Degradation of anode-supported solid oxide fuel cells under load trip and cycle conditions and their degradation prevention operating logic

To design durable and reliable solid oxide fuel cells (SOFCs) for commercialization, we investigate the degradation behavior of yttria-stabilized zirconia-based anode-supported cells under two electrical load conditions – load trip (0.2–0 A · cm⁻²) and load cycle (0.20–0.12 A · cm⁻²) modes for 60 times (about 1,450 h).
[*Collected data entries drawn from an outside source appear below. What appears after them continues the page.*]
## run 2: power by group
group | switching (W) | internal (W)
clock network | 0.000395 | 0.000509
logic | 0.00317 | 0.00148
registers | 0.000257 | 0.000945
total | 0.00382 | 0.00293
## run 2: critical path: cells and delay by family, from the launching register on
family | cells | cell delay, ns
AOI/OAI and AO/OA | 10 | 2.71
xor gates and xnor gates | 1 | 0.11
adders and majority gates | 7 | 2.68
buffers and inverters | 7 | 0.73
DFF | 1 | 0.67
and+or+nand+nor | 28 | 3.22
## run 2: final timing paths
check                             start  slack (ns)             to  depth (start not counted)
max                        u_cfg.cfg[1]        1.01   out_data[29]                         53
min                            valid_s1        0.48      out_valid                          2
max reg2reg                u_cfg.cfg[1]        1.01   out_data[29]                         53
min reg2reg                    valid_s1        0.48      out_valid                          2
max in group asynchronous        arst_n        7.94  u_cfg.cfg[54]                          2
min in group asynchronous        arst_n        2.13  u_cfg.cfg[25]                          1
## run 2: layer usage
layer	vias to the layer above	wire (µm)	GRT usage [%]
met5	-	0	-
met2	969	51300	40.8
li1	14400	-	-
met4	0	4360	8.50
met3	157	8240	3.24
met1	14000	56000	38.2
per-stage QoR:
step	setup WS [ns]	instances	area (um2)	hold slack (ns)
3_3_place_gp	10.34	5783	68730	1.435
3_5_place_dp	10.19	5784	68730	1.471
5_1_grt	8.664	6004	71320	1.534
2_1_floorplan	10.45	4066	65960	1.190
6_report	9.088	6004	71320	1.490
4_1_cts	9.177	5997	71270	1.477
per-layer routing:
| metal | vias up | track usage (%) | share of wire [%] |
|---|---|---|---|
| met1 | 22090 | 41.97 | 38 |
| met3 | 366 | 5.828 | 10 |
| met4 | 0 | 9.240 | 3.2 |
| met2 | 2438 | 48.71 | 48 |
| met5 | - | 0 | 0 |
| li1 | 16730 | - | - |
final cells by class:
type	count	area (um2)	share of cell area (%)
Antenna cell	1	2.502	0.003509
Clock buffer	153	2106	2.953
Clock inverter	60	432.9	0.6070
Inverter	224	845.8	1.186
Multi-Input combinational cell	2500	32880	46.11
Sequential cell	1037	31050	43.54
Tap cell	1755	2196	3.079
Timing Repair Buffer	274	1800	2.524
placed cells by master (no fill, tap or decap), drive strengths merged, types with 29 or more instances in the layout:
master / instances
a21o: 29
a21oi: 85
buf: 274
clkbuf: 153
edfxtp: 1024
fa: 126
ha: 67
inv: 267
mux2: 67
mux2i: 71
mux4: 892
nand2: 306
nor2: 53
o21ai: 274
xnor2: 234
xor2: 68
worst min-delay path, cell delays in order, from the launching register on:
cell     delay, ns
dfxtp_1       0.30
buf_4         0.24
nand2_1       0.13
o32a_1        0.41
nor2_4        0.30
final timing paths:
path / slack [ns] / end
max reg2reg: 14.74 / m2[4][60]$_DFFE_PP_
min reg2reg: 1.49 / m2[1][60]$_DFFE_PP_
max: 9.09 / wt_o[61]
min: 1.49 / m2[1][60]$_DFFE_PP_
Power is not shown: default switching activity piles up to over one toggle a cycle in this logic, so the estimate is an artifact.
File: config.mk
export PLATFORM = sky130hd
export DESIGN_NAME = cst_cmd_queue
export DESIGN_NICKNAME = d
export VERILOG_FILES = /design/src/rtl/cst_pkg.sv /design/src/rtl/cst_cmd_queue.sv
export SDC_FILE = /design/constraint.sdc
export NUM_CORES = 1
export LEC_CHECK = 0
export BUFFER_PORTS_ARGS = -buffer_cell sky130_fd_sc_hd__buf_2
export CORE_UTILIZATION = 50
export CTS_BUF_LIST = sky130_fd_sc_hd__clkbuf_8
export DETAILED_ROUTE_END_ITERATION = 10
export PLACE_DENSITY = 0.77
export SLEW_MARGIN = 0
export SYNTH_ARGS = -nofsm -noshare
export SYNTH_HDL_FRONTEND = slang
export SYNTH_SLANG_ARGS = --single-unit
File: constraint.sdc
create_clock -name clk -period 3.31 [get_ports clk]
set_input_delay 0.331 -clock clk [delete_from_list [all_inputs] [get_ports clk]]
set_output_delay 0.331 -clock clk [all_outputs]
set_load 0.02 [all_outputs]
File: src/rtl/cst_pkg.sv
`timescale 1ns / 1ps

package cst_pkg;

  // Defaults for the top-level parameters
  localparam int NUM_SEMAPHORES_DEF = 32;
  localparam int QUEUE_DEPTH_DEF    = 16;
  localparam int PID_BITS_DEF       = 8;

  // Fixed field widths
  localparam int FUNC_W  = 3;
  localparam int SEMID_W = 6;
  localparam int COUNT_W = 15;
  localparam int PIDF_W  = 8;
  localparam int STAT_W  = 2;

  localparam logic [COUNT_W-1:0] COUNT_MAX = '1;

  // Request codes
  localparam logic [FUNC_W-1:0] FUNC_OPEN  = 3'd0;
  localparam logic [FUNC_W-1:0] FUNC_CLOSE = 3'd1;
  localparam logic [FUNC_W-1:0] FUNC_POST  = 3'd2;
  localparam logic [FUNC_W-1:0] FUNC_WAIT  = 3'd3;
  localparam logic [FUNC_W-1:0] FUNC_READ  = 3'd4;

  // Status codes
  localparam logic [STAT_W-1:0] ST_OK   = 2'd0;
  localparam logic [STAT_W-1:0] ST_BAD  = 2'd1;
  localparam logic [STAT_W-1:0] ST_FULL = 2'd2;

  // Depth of the command queue between front and back
  localparam int CMDQ_DEPTH = 2;

  typedef struct packed {
    logic [FUNC_W-1:0]  func;
    logic [SEMID_W-1:0] sem_id;
    logic [COUNT_W-1:0] start_count;
    logic [PIDF_W-1:0]  caller_pid;
  } req_t;

  typedef struct packed {
    logic [STAT_W-1:0]  status;
    logic [COUNT_W-1:0] read_value;
    logic               caller_blocks;
    logic               wake_valid;
    logic [PIDF_W-1:0]  wake_pid;
    logic               last;
  } rsp_t;

  // Request class decided by the front end
  typedef enum logic [2:0] {
    K_BAD   = 3'd0,
    K_OPEN  = 3'd1,
    K_CLOSE = 3'd2,
    K_POST  = 3'd3,
    K_WAIT  = 3'd4,
    K_READ  = 3'd5
  } kind_t;

  typedef struct packed {
    kind_t              kind;
    logic [SEMID_W-1:0] sem_id;
    logic [COUNT_W-1:0] init;
    logic [PIDF_W-1:0]  pid;
  } cmd_t;

endpackage

File: src/rtl/cst_cmd_queue.sv
`timescale 1ns / 1ps

module cst_cmd_queue (
  input  logic          clk,
  input  logic          rst,
  input  logic          push,
  input  cst_pkg::cmd_t push_cmd,
  output logic          full,
  output logic          pop_valid,
  input  logic          pop,
  output cst_pkg::cmd_t pop_cmd
);
  import cst_pkg::*;

  localparam int PTR_W = (CMDQ_DEPTH > 1) ? $clog2(CMDQ_DEPTH) : 1;
  localparam int CNT_W = $clog2(CMDQ_DEPTH + 1);
  localparam logic [PTR_W-1:0] PTR_LAST = PTR_W'(CMDQ_DEPTH - 1);

  cmd_t             slots [CMDQ_DEPTH];
  logic [PTR_W-1:0] wr_ptr;
  logic [PTR_W-1:0] rd_ptr;
  logic [CNT_W-1:0] used;
  logic             do_push;
  logic             do_pop;

  assign full      = used == CNT_W'(CMDQ_DEPTH);
  assign pop_valid = used != '0;
  assign pop_cmd   = slots[rd_ptr];
  assign do_push   = push && !full;
  assign do_pop    = pop && pop_valid;

  // Pointers and occupancy
  always_ff @(posedge clk) begin
    if (rst) begin
      wr_ptr <= '0;
      rd_ptr <= '0;
      used   <= '0;
    end else begin
      if (do_push) begin
        wr_ptr <= (wr_ptr == PTR_LAST) ? '0 : wr_ptr + 1'b1;
      end
      if (do_pop) begin
        rd_ptr <= (rd_ptr == PTR_LAST) ? '0 : rd_ptr + 1'b1;
      end
      if (do_push && !do_pop) begin
        used <= used + 1'b1;
      end else if (do_pop && !do_push) begin
        used <= used - 1'b1;
      end
    end
  end

  // Storage
  always_ff @(posedge clk) begin
    if (do_push) begin
      slots[wr_ptr] <= push_cmd;
    end
  end

endmodule

==> impl_results.md <==
- Status: completed
- Post-synthesis cell area: 0.00253 mm^2
- Fraction of registers with async set/reset: 0%
- Post-Synth Simple-Gate Area: approximately 1.9%
- Avg WL per Cell: around 15 um
- Worst reg2reg path startpoint: used[1]$_SDFFE_PP0P_
- CTS HTree Levels: 3
- Largest net degree at the start of global routing: 19
- Vias in the first global route: between 1000 and 1500
- Initial DRC count: between 70 and 80
- DRC: 0
- Cell leakage power: 0.00121 uW
- Hpwl dp: 2.95 mm
- Post-DR vias/cell: slightly below 5
- Setup total negative slack: 0 ns
- PostCTS Resize Cnt: 0
- Final Skew: about 0.0054 ns
- Max clock buf depth: 2
- Synth Flop Type: edfxtp_1
- Mean post-synth cell area: between 20 and 25 um^2
- Max-cap viol count: 0
- GPL Wtd Cong: about 0.68
- Post-synth top area share: approximately three quarters
- Hold_sp: push_cmd[3]
- Leading post-synthesis cells by cell area: edfxtp_1 76%, mux2_2 13%, dfxtp_1 4.0%, xor2_1 1.0%, buf_4 0.89%
- DIE WIDTH: ~73 um
- Placeable Area: between 0.004 and 0.005 mm^2
- Die footprint: ~0.0053 mm^2
- Most frequent cell after synthesis: edfxtp_1
- Post-synth top area cell: edfxtp_1
- Rows: 25
- Fmax: between 0.4 and 0.5 GHz
- CTS tree: built
- Post-route ant nets: 0
- Worst min path class: in2reg
- Starting Density: 52.8%
- Post-synth top cells: 64 x edfxtp_1, 30 x mux2_2, 5 x dfxtp_1
- IO Port Bufs: 69
- Syn Nets: between 150 and 200
- Die H: around 73 um
- Flop-to-flop setup slack: 1.26 ns
- # diodes: 0
- Reg2reg path depth: 4
- Yosys reg bits: 69
- Worst VDD drop: approximately 450 uV
- Post-synthesis xor/xnor area fraction: 1.04%
- Inst Count DP: 260
- Ports: 70
- Final Hold Viols: 0
- Layout area overhead: 25.3%
- Fin nets: around 240
- # hold bufs at CTS: 0
- Compound-gate portion of the synthesized area: less than 1%
- First-pass GRT wire length: approximately 6.6 mm
- Max Slew Vio Count: 0
- Multi-input gate area: 473 um^2
- Max-slew headroom: about half
- Fraction of the mapped netlist area in adder cells: less than 1%
- Filler Cell Count: ~330
- Final std cells w/o fill: approximately 280
- Slew @ Worst Pin: 0.721 ns
- Postcts setup bufs: 0
- Count of different cell masters after synthesis: 16
- Register area: a little over 0.002 mm^2
- Initial antenna violation count: 0
- DR pass1 iterations: 4
- Worst Path Arrival: about 2.0 ns
- Critical path class: reg2out
- Hold Path End: slots[1][3]$_DFFE_PP_
- Tmin final: ~2.3 ns
- Unrepaired setup endpoints after global routing: false
- CP required: roughly 3 ns
- Crit end category: output port
- WHS Path Cells: 1
- Vias: 1344
- Setup violators final: 0
- Final Cycle Share: a little over two thirds
- Register area share after synthesis: about four fifths
- GRT Util Overall: 17.7%
- CTS Buf Count: 9
- Critical Path Fanout Max: 18
- Routed wire length: 4.14 mm
- Power Density: between 800 and 900 mW/mm^2
- Main combinational cell family by area after synthesis: multiplexers
- CTS root buffer: clkbuf_8
- Clock transition at the registers of the reported paths: about 0.070 ns
- GR Overflow Total: 0
- Ys Warns: 0
- Post-synthesis mux area share: 14.3%
- Mapped Cells: ~130
- Post-synth EDFFs: between 60 and 70
- Share of cells above drive strength 1: around 57%
- RR Endpoint: slots[0][0]$_DFFE_PP_
- Clk Latency, worst-skew pair: roughly 0.33 ns
- Crit start category: flop
- CTS sink cnt: just under 70
-- how the worst max path moves through the flow --
| stage | end | cells past startpoint | from | slack [ns] |
|---|---|---|---|---|
| detailed placement | slots[0][18]$_DFFE_PP_ | 4 | used[1]$_SDFFE_PP0P_ | 1.27 |
| global route | pop_cmd[1] | 3 | flop | 0.84 |
| global placement | slots[0][27]$_DFFE_PP_ | 5 | push | 1.32 |
| finish | pop_cmd[1] | 3 | flop | 0.98 |
| CTS | pop_cmd[1] | 3 | flop | 0.93 |
| floorplan | slots[0][0]$_DFFE_PP_ | 3 | used[1]$_SDFFE_PP0P_ | 1.44 |
-- logic make-up after synthesis --
| kind of cell | Yosys count |
|---|---|
| DFF | 69 |
| adders and majority gates | 1 |
| AOI/OAI and AO/OA | 5 |
| buffers and inverters | 6 |
| xor gates and xnor gates | 3 |
| muxes | 32 |
| and+or+nand+nor | 9 |
-- critical path, stage by stage (launching register included) --
cell and delay (ns):
dfxtp_1 0.72, buf_4 0.38, mux2_2 0.39, buf_2 0.16
-- final cells by class --
type,count,area share [%]
clock inverter,7,2.84
clock buffer,9,3.91
sequential,69,63.8
tap,67,2.65
multi-input combinational,50,14.9
inverter,2,0.237
timing repair buffer,72,11.6
-- placed cells by master, fill, tap and decap left out --
master | Yosys | layout
inv_1 | 2 | 2
clkinv_4 | 0 | 1
clkbuf_8 | 0 | 9
or3_1 | 2 | 2
buf_4 | 3 | 3
buf_2 | 0 | 69
clkinv_2 | 0 | 2
mux2_2 | 30 | 30
nor2_1 | 4 | 4
ha_1 | 1 | 1
dfxtp_1 | 5 | 5
nor2b_2 | 1 | 1
clkinv_1 | 0 | 1
bufinv_16 | 0 | 2
edfxtp_1 | 64 | 64
clkinvlp_4 | 0 | 1
a21oi_1 | 2 | 2
o21ai_0 | 3 | 3
xor2_1 | 3 | 3
and2_1 | 1 | 1
mux2_1 | 2 | 2
or2_2 | 1 | 1
-- layer usage --
layer / up-vias / track usage (%) / wire length [um]
met4: 0 / 11.8 / 106
met1: 639 / 18.8 / 1600
li1: 643 / - / -
met5: - / 0 / 0
met3: 10 / 6.49 / 282
met2: 52 / 29.3 / 2150
-- registers in the layout, indices dropped and copies added (netlist names), named ones only --
register and cells:
slots 64, rd_ptr 1, used 2, wr_ptr 1
-- metrics by stage --
stage | setup slack [ns] | utilization, % | area (um^2) | power [uW] | hold slack (ns)
finish | 0.983 | 66.2 | 3170 | 2570 | 0.178
CTS | 0.934 | 66.2 | 3170 | 2600 | 0.164
detailed placement | 1.27 | 61.7 | 2950 | 1880 | 0.500
global route | 0.840 | 66.2 | 3170 | 2690 | 0.160
global placement | 1.32 | 61.7 | 2950 | 1850 | 0.473
floorplan | 1.44 | - | 2530 | 1660 | 0.400
-- report_power, final --
| group | leakage [uW] | switching [uW] | internal [uW] |
|---|---|---|---|
| registers | 0.000639 | 60.4 | 1100 |
| logic | 0.000468 | 406 | 286 |
| clock network | 0.000107 | 297 | 419 |
| total | 0.00121 | 763 | 1800 |
No activity file was read; power rests on OpenSTA's default activity.
**config.mk**
```make
export PLATFORM = sky130hd
export DESIGN_NAME = tcce_ctrl
export DESIGN_NICKNAME = d
export VERILOG_FILES = /design/src/design/tcce_pkg.sv /design/src/design/tcce_ctrl.sv
export SDC_FILE = /design/constraint.sdc
export NUM_CORES = 1
export LEC_CHECK = 0
export ABC_AREA = 0
export BUFFER_PORTS_ARGS = -buffer_cell sky130_fd_sc_hd__buf_4
export CAP_MARGIN = 40
export CORE_AREA = 3 3 40 42
export CTS_CLUSTER_SIZE = 12
export DETAILED_ROUTE_END_ITERATION = 12
export DIE_AREA = 0 0 43 45
export GPL_TIMING_DRIVEN = 0
export PLACE_DENSITY_LB_ADDON = 0.1
export SYNTH_ARGS = -nofsm -noshare
export SYNTH_HDL_FRONTEND = slang
export SYNTH_SLANG_ARGS = --single-unit
```
**constraint.sdc**
```tcl
create_clock -name clock -period 1.4 [get_ports clock]
set_input_delay 0.07 -clock clock [delete_from_list [all_inputs] [get_ports clock]]
set_output_delay 0.07 -clock clock [all_outputs]
set_load 0.05 [all_outputs]
```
During the load trip condition, the operating voltage of the cell decreases by 86 mV through the 1,443 h operation (60 load trips) with the degradation ratio of 9.1% (59.5 μV · h−¹ at 0.2 A · cm⁻²), while the cell voltage decreases with the different degradation ratios of 7.1% and 4.2% at 0.2 and 0.12 A · cm⁻², respectively, during the 60 load cycles (49.4 μV · h−¹ at 0.2 A · cm⁻²). A combination of electrochemical impedance spectroscopy and distribution function of relaxation times, thermochemical (Gibbs equilibrium calculations), and post-mortem analysis (field emission-scanning electron microscopy and electron probe micro-analysis with an energy dispersive X-ray spectroscopy) demonstrates the main degradation mechanism of SOFCs under dynamic electrical load conditions. Furthermore, an operation strategy to mitigate the performance degradation under dynamic electrical loads is proposed through the identification of weak points of SOFC components.